Imprensa sem culpa da falta de humildade

“Chegar à final é resultado dos valores do legado que nos foi passado, e aprendemos bem”, as palavras foram proferidas por Marc Gasol, um dos principais artífices da Espanha, tal como ele, bicampeã do Mundo de basquetebol sénior masculino.

Fotografia: Francisco Bernardo | Edições Novembro

A chamada da citação do poste de 2,16 metros, é propositada e vem na senda do que defino como manto sagrado do jogador: o balneário. Se calhar muitos dos actuais desportistas angolanos não sabem o simbolismo desta expressão, nem tão pouco a ligação umbilical com o sucesso, embora a isso tenha de ser acrescentada competência.
Mas a coesão, espírito de entreajuda, saber lidar e suportar, o todos por um, um por todos começa aí, no local onde tive conhecimento, já não é o mesmo na Selecção Nacional de basquetebol.
O “santuário”, ao qual muitos chegam em bicos de pé, mesmo sem nada terem conquistado ainda em prol do país, está infestado de expressões sem lugar no léxico desportivo, mas teimosamente usado por supostas (auto intituladas) vedetas.
O EU sou, EU fiz, Eu posso, é linguagem pejorativa no desporto. Gasol é campeão pelos Toronto Raptors da NBA, a liga mais mediática de basquetebol do Mundo, e com a renovação de contrato passa a auferir 25 milhões e 600 mil dólares norte-americanos, mas no entanto, não o vimos, tal como os colegas, pelo menos publicamente, a exteriorizar comportamentos reprováveis.
E na nossa tivemos registos disso, e não foi somente um caso, por sinal por atletas com menos anos de balneário. No final do jogo frente à Tunísia, um dos vários “monstros” da bola ao cesto confidenciou-me que “o nosso basquetebol não está acabado, mas infelizmente vocês imprensa promovem alguns miúdos, que se acham estrelas e enquanto as coisas continuarem assim...”.
Na altura não consegui ripostar por interferência de uma terceira pessoa, mas hoje digo-lhe que os culpados são eles próprios, e não a imprensa. Em toda parte do Mundo a notícia é um facto novo de interesse geral.
Michael Jordan, Kareem Abdul Jabbar, Magic Jonhoson, Kobe Bryant, só para citar estes, souberam lidar com os holofotes.

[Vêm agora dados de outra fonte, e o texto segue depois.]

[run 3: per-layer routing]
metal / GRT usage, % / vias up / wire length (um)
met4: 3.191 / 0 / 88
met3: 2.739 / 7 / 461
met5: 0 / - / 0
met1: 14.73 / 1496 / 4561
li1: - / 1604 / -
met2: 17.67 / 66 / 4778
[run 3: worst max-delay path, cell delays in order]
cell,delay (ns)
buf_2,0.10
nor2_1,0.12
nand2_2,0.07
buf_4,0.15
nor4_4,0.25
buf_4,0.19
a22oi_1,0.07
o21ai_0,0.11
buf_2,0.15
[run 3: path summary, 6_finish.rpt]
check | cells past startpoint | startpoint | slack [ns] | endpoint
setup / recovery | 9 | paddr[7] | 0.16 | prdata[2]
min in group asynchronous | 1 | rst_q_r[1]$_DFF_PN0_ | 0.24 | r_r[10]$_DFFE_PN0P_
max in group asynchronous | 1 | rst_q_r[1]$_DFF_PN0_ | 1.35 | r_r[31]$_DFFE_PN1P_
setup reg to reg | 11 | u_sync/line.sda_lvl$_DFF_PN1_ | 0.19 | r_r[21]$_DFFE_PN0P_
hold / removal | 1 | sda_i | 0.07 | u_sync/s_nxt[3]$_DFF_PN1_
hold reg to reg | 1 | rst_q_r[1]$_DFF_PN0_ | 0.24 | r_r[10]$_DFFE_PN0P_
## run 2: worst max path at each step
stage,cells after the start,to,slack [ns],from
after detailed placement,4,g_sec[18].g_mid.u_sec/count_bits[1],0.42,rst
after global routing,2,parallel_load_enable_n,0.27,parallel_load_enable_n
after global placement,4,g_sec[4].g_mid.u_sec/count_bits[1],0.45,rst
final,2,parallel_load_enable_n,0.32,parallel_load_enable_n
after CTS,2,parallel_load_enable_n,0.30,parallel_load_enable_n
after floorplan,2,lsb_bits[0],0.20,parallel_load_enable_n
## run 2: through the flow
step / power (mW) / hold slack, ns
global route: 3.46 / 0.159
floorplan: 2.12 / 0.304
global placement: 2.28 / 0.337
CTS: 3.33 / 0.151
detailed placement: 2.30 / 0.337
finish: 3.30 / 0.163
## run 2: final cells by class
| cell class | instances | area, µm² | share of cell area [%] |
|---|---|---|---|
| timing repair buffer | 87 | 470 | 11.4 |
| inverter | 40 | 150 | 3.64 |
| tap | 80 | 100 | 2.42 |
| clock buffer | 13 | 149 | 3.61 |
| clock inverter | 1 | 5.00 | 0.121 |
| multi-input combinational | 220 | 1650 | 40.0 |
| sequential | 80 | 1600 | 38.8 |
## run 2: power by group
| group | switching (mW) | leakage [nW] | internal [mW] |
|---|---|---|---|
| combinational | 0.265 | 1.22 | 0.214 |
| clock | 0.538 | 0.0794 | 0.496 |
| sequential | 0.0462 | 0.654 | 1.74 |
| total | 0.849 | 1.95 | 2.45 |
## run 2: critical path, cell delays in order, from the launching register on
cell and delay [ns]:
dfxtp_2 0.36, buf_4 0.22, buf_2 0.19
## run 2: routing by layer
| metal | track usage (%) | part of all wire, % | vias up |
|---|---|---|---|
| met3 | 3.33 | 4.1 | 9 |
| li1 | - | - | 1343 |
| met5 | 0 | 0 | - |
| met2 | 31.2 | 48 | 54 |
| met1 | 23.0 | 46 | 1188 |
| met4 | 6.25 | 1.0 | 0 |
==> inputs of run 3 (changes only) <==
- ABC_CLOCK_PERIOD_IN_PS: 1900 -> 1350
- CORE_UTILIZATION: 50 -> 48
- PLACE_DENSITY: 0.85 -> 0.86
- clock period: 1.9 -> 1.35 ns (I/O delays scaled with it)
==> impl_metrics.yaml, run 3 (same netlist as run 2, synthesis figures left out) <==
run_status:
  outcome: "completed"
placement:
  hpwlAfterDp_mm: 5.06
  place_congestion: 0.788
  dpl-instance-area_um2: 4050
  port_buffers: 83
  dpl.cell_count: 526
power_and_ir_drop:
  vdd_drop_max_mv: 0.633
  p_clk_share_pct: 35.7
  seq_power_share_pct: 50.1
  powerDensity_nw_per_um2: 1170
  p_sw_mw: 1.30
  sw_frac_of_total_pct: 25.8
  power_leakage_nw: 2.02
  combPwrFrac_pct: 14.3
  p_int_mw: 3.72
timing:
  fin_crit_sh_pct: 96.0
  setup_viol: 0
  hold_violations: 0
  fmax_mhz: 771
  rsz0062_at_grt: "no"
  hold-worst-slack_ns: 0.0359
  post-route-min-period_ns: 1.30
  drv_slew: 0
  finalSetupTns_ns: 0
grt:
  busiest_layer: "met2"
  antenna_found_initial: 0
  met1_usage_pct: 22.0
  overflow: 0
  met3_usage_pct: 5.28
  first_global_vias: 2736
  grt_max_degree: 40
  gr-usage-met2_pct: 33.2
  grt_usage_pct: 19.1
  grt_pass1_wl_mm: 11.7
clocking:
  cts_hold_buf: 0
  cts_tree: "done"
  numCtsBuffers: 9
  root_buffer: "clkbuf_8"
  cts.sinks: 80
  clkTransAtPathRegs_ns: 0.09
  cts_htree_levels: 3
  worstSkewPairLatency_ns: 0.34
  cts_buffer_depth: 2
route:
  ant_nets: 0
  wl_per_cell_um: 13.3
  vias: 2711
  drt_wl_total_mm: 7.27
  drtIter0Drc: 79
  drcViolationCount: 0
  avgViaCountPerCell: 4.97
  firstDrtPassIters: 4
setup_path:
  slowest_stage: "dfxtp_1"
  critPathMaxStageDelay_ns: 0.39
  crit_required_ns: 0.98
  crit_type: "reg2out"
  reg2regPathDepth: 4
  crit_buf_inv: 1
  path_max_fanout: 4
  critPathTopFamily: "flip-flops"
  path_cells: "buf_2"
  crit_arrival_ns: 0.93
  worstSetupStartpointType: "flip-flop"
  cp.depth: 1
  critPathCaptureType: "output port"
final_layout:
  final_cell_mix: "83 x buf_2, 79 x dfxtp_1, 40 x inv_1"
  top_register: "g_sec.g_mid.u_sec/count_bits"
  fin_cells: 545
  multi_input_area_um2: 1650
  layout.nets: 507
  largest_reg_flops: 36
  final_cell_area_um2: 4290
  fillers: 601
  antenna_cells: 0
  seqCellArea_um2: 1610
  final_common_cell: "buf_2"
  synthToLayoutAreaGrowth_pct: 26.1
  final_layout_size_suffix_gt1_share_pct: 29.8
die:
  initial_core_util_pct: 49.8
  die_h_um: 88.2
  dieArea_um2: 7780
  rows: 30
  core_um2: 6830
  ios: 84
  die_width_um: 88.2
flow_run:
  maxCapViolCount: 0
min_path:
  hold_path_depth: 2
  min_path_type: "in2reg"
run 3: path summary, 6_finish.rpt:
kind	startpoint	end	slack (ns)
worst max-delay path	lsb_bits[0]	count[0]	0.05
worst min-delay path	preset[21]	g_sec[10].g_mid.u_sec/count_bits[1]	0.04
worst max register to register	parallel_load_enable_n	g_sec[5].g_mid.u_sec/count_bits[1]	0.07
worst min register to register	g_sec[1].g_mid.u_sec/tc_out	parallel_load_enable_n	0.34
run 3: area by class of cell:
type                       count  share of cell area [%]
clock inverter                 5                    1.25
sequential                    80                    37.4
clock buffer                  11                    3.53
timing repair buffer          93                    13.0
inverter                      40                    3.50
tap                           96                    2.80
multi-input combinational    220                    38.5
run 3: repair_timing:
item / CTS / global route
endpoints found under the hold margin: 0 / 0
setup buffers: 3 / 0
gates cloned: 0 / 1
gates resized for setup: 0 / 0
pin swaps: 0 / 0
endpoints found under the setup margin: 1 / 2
`src/btr_pkg.sv`:
```
// Constants and types shared by the block transfer and read-modify-write slave
// How it works
// Master sends only the start address, then data at rising locations.
// Responding slave captures the broadcast start address into its local counter.
// Master holds address strobe low and restrobes after each acknowledge, ascending.
// Slave advances its local counter on each data strobe cycle of a block.
// Master never lets one block cross an aligned 256-byte boundary.
// Upper address decoded once at block start; only A01 to A07 counted.
// Master may raise address strobe at a boundary and start a new block.
// Bus ownership changes only while address strobe is high, never inside blocks.
// Even-and-odd byte modules handle single-byte block reads and writes.
// Sixteen-bit modules handle double-byte block reads and writes.
// Thirty-two-bit modules handle quad-byte block reads and writes.
// Read-modify-write is read then write to one location, address strobe held low.
// No ownership change between read and write halves, so test-and-set is atomic.
// Even-and-odd byte modules handle byte read-modify-write at positions 0 to 3.
// Odd-byte-only slave accepts byte read-modify-write only at positions 1 and 3.
// Sixteen-bit modules handle pair read-modify-write on bytes 0-1 and 2-3.
// Thirty-two-bit modules handle quad read-modify-write on bytes 0 to 3.
// Slave ignores any transfer while interrupt acknowledge is low.
// Block counter steps by transfer width: one, two or four bytes.
package btr_pkg;
    localparam int ADDR_HI = 31;
    localparam int WIN_LSB = 16;
    localparam int REGION_LSB = 8;
    localparam int SYNC_W = 75;
    localparam logic [1:0] AM_BLT_LOW = 2'h3;
    localparam logic [1:0] DS_IDLE = 2'h3;
    localparam logic DTACK_LEVEL = 1'b0;
    localparam logic [2:0] STEP_1 = 3'h1;
    localparam logic [2:0] STEP_2 = 3'h2;
    localparam logic [2:0] STEP_4 = 3'h4;
    localparam logic [3:0] BE_NONE = 4'h0;
    localparam logic [3:0] BE_QUAD = 4'hf;
    localparam logic [3:0] BE_PAIR_LO = 4'h3;
    localparam logic [3:0] BE_PAIR_HI = 4'hc;
    localparam logic [3:0] BE_BYTE1 = 4'h2;
    localparam logic [3:0] BE_BYTE3 = 4'h8;
    typedef enum logic [1:0] {
        BTR_D08EO = 2'h0,
        BTR_D08O = 2'h1,
        BTR_D16 = 2'h2,
        BTR_D32 = 2'h3
    } btr_cap_t;
    typedef enum logic [5:0] {
        ST_IDLE = 6'h01,
        ST_WAIT = 6'h02,
        ST_MEMRD = 6'h04,
        ST_DRIVE = 6'h08,
        ST_ACK = 6'h10,
        ST_SKIP = 6'h20
    } btr_state_t;
endpackage

```
`src/btr_sync.sv`:
```
// Two-stage synchroniser for bus pins
module btr_sync #(
    parameter int W = 1
) (
    input wire logic clk,
    input wire logic rst_n,
    input wire logic [W-1:0] d,
    output logic [W-1:0] q
);
    typedef struct packed {
        logic [W-1:0] s1;
        logic [W-1:0] s2;
    } btr_sync_t;

    btr_sync_t r_reg;
    btr_sync_t r_next;

    always_comb
    begin
        r_next.s1 = d;
        r_next.s2 = r_reg.s1;
    end

    // Idle bus lines are high
    always_ff @(posedge clk)
    begin
        if (!rst_n)
            r_reg <= '1;
        else
            r_reg <= r_next;
    end

    assign q = r_reg.s2;
endmodule

```
`src/btr_lane.sv`:
```
// Byte lane decode of strobes, long-word line and address bit 1
module btr_lane
    import btr_pkg::*;
(
    input wire logic ds0_n,
    input wire logic ds1_n,
    input wire logic lword_n,
    input wire logic a1,
    input wire btr_pkg::btr_cap_t cap,
    output logic [3:0] be,
    output logic [2:0] step,
    output logic [1:0] lo,
    output logic legal
);
    always_comb
    begin
        be = BE_NONE;
        step = STEP_1;
        lo = 2'h0;
        legal = 1'b0;
        if (!ds0_n && !ds1_n && !lword_n && !a1)
        begin
            be = BE_QUAD;
            step = STEP_4;
            legal = (cap == BTR_D32); // see R11
        end
        else if (!ds0_n && !ds1_n && lword_n)
        begin
            be = a1 ? BE_PAIR_HI : BE_PAIR_LO;
            step = STEP_2;
            lo = {a1, 1'b0};
            legal = (cap == BTR_D16) || (cap == BTR_D32); // see R10
        end
        else if ((ds0_n != ds1_n) && lword_n)
        begin
            lo = {a1, ds1_n};
            be = 4'(4'h1 << lo);
            // Odd-only slaves see bytes 1 and 3 only
            legal = (cap != BTR_D08O) || ds1_n; // see R9 see R14
        end
    end
endmodule

```
`src/btr_slave.sv`:
```
// Backplane slave for single, block and read-modify-write transfers
module btr_slave
    import btr_pkg::*;
(
    input wire logic SYS_CLK,
    input wire logic RST_N,
    input wire logic AS_N,
    input wire logic DS0_N,
    input wire logic DS1_N,
    input wire logic WRITE_N,
    input wire logic IACK_N,
    input wire logic LWORD_N,
    input wire logic [5:0] AM,
    input wire logic [btr_pkg::ADDR_HI:1] ADDR,
    input wire logic [31:0] D_IN,
    output logic [31:0] D_OUT,
    output logic D_OE,
    output logic DTACK_O,
    output logic DTACK_OE,
    input wire logic [btr_pkg::ADDR_HI-btr_pkg::WIN_LSB:0] SLAVE_BASE,
    input wire btr_pkg::btr_cap_t CAP,
    input wire logic BLT_EN,
    output logic MEM_REQ,
    output logic MEM_WE,
    output logic [3:0] MEM_BE,
    output logic [29:0] MEM_ADDR,
    output logic [31:0] MEM_WDATA,
    input wire logic [31:0] MEM_RDATA,
    output logic BUS_HELD
);
    import btr_pkg::*;

    typedef struct packed {
        btr_state_t st;
        logic [1:0] ds_prev;
        logic blt;
        logic [ADDR_HI-REGION_LSB:0] upper;
        logic [7:0] cnt;
        logic [7:0] badr;
        logic [2:0] step;
        logic [3:0] be;
        logic wr;
        logic req;
        logic [31:0] wdata;
        logic [31:0] dout;
        logic doe;
        logic dtack;
        logic dtack_o;
        logic held;
    } btr_slave_t;

    localparam btr_slave_t RESET_VAL = '{
        st: ST_IDLE,
        ds_prev: DS_IDLE,
        dtack_o: DTACK_LEVEL,
        default: '0
    };

    btr_slave_t r_reg;
    btr_slave_t r_next;

    logic [SYNC_W-1:0] pins;
    logic as_n;
    logic ds1_n;
    logic ds0_n;
    logic write_n;
    logic iack_n;
    logic lword_n;
    logic [5:0] am;
    logic [ADDR_HI:1] addr;
    logic [31:0] d_in;
    logic beat;
    logic ds_high;
    logic sel;
    logic [3:0] be;
    logic [2:0] step;
    logic [1:0] lo;
    logic legal;
    logic [7:0] nxt_adr;

    btr_sync #(
        .W(SYNC_W)
    ) u_sync (
        .clk(SYS_CLK),
        .rst_n(RST_N),
        .d({AS_N, DS1_N, DS0_N, WRITE_N, IACK_N, LWORD_N, AM, ADDR, D_IN}),
        .q(pins)
    );

    assign {as_n, ds1_n, ds0_n, write_n, iack_n, lword_n, am, addr, d_in} = pins;

    btr_lane u_lane (
        .ds0_n(ds0_n),
        .ds1_n(ds1_n),
        .lword_n(lword_n),
        .a1(r_reg.cnt[1]),
        .cap(CAP),
        .be(be),
        .step(step),
        .lo(lo),
        .legal(legal)
    );

    // Strobes must read the same on two samples to ride out skew
    assign beat = (!ds0_n || !ds1_n) && ({ds1_n, ds0_n} == r_reg.ds_prev);
    assign ds_high = ds0_n && ds1_n;
    assign sel = (addr[ADDR_HI:WIN_LSB] == SLAVE_BASE)
        && (BLT_EN || (am[1:0] != AM_BLT_LOW));
    assign nxt_adr = r_reg.badr + {5'h0, r_reg.step};

    // Bus data lanes to memory word lanes, byte 0 most significant
    function automatic logic [31:0] wmap(input logic [31:0] d, input logic quad);
        logic [31:0] w;
        w = d;
        if (!quad)
        begin
            for (int i = 0; i < 4; i++)
            begin
                w[31-8*i -: 8] = (i % 2 == 1) ? d[7:0] : d[15:8];
            end
        end
        return w;
    endfunction

    // Memory word lanes back onto bus data lanes
    function automatic logic [31:0] rmap(input logic [31:0] rd, input logic [3:0] bsel);
        logic [31:0] o;
        o = rd;
        if (bsel != BE_QUAD)
        begin
            o[31:16] = 16'h0000;
            o[15:8] = bsel[0] ? rd[31:24] : rd[15:8];
            o[7:0] = bsel[1] ? rd[23:16] : rd[7:0];
        end
        return o;
    endfunction

    always_comb
    begin
        r_next = r_reg;
        r_next.req = 1'b0;
        r_next.ds_prev = {ds1_n, ds0_n};
        r_next.held = !as_n; // see R8
        case (r_reg.st)
            ST_IDLE:
            begin
                if (!as_n && beat)
                begin
                    if (!iack_n)
                        r_next.st = ST_SKIP;
                    else if (!sel)
                        r_next.st = ST_SKIP;
                    else
                    begin
                        r_next.upper = addr[ADDR_HI:REGION_LSB]; // see R2
                        r_next.cnt = {addr[7:1], 1'b0};
                        r_next.blt = (am[1:0] == AM_BLT_LOW);
                        r_next.st = ST_WAIT;
                    end
                end
            end
            ST_WAIT:
            begin
                if (as_n)
                    r_next.st = ST_IDLE;
                else if (beat)
                begin
                    if (!legal)
                        r_next.st = ST_SKIP;
                    else
                    begin
                        r_next.badr = {r_reg.cnt[7:2], lo};
                        r_next.step = step;
                        r_next.be = be;
                        r_next.wr = !write_n;
                        r_next.req = 1'b1;
                        r_next.wdata = wmap(d_in, be == BE_QUAD);
                        r_next.dtack = !write_n;
                        r_next.st = write_n ? ST_MEMRD : ST_ACK;
                    end
                end
            end
            ST_MEMRD:
            begin
                r_next.dout = rmap(MEM_RDATA, r_reg.be);
                r_next.doe = 1'b1;
                r_next.st = ST_DRIVE;
            end
            ST_DRIVE:
            begin
                r_next.dtack = 1'b1;
                r_next.st = ST_ACK;
            end
            ST_ACK:
            begin
                if (ds_high)
                begin
                    r_next.dtack = 1'b0;
                    r_next.doe = 1'b0;
                    // Read-modify-write keeps the same location
                    if (r_reg.blt)
                        r_next.cnt = nxt_adr; // see R4 see R19
                    r_next.st = as_n ? ST_IDLE : ST_WAIT;
                end
            end
            ST_SKIP:
            begin
                if (as_n)
                    r_next.st = ST_IDLE;
            end
            default:
            begin
                r_next.st = ST_IDLE;
            end
        endcase
    end

    always_ff @(posedge SYS_CLK)
    begin
        if (!RST_N)
            r_reg <= RESET_VAL;
        else
            r_reg <= r_next;
    end

    assign D_OUT = r_reg.dout;
    assign D_OE = r_reg.doe;
    assign DTACK_O = r_reg.dtack_o;
    assign DTACK_OE = r_reg.dtack;
    assign MEM_REQ = r_reg.req;
    assign MEM_WE = r_reg.wr;
    assign MEM_BE = r_reg.be;
    assign MEM_ADDR = {r_reg.upper, r_reg.badr[7:2]};
    assign MEM_WDATA = r_reg.wdata;
    assign BUS_HELD = r_reg.held;
endmodule

```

Portanto, quem tem dificuldades deve praticar uma actividade com menos visibilidade.
A conciliação de gerações no “santuário” nunca foi tão nefasta como agora, porque houve, como sublinhou o craque espanhol, recepção do legado e consigo nasceu o resultado: o ouro. É importante que as ditas “estrelas” percebam que o chavão do desporto dá pelo nome de HUMILDADE.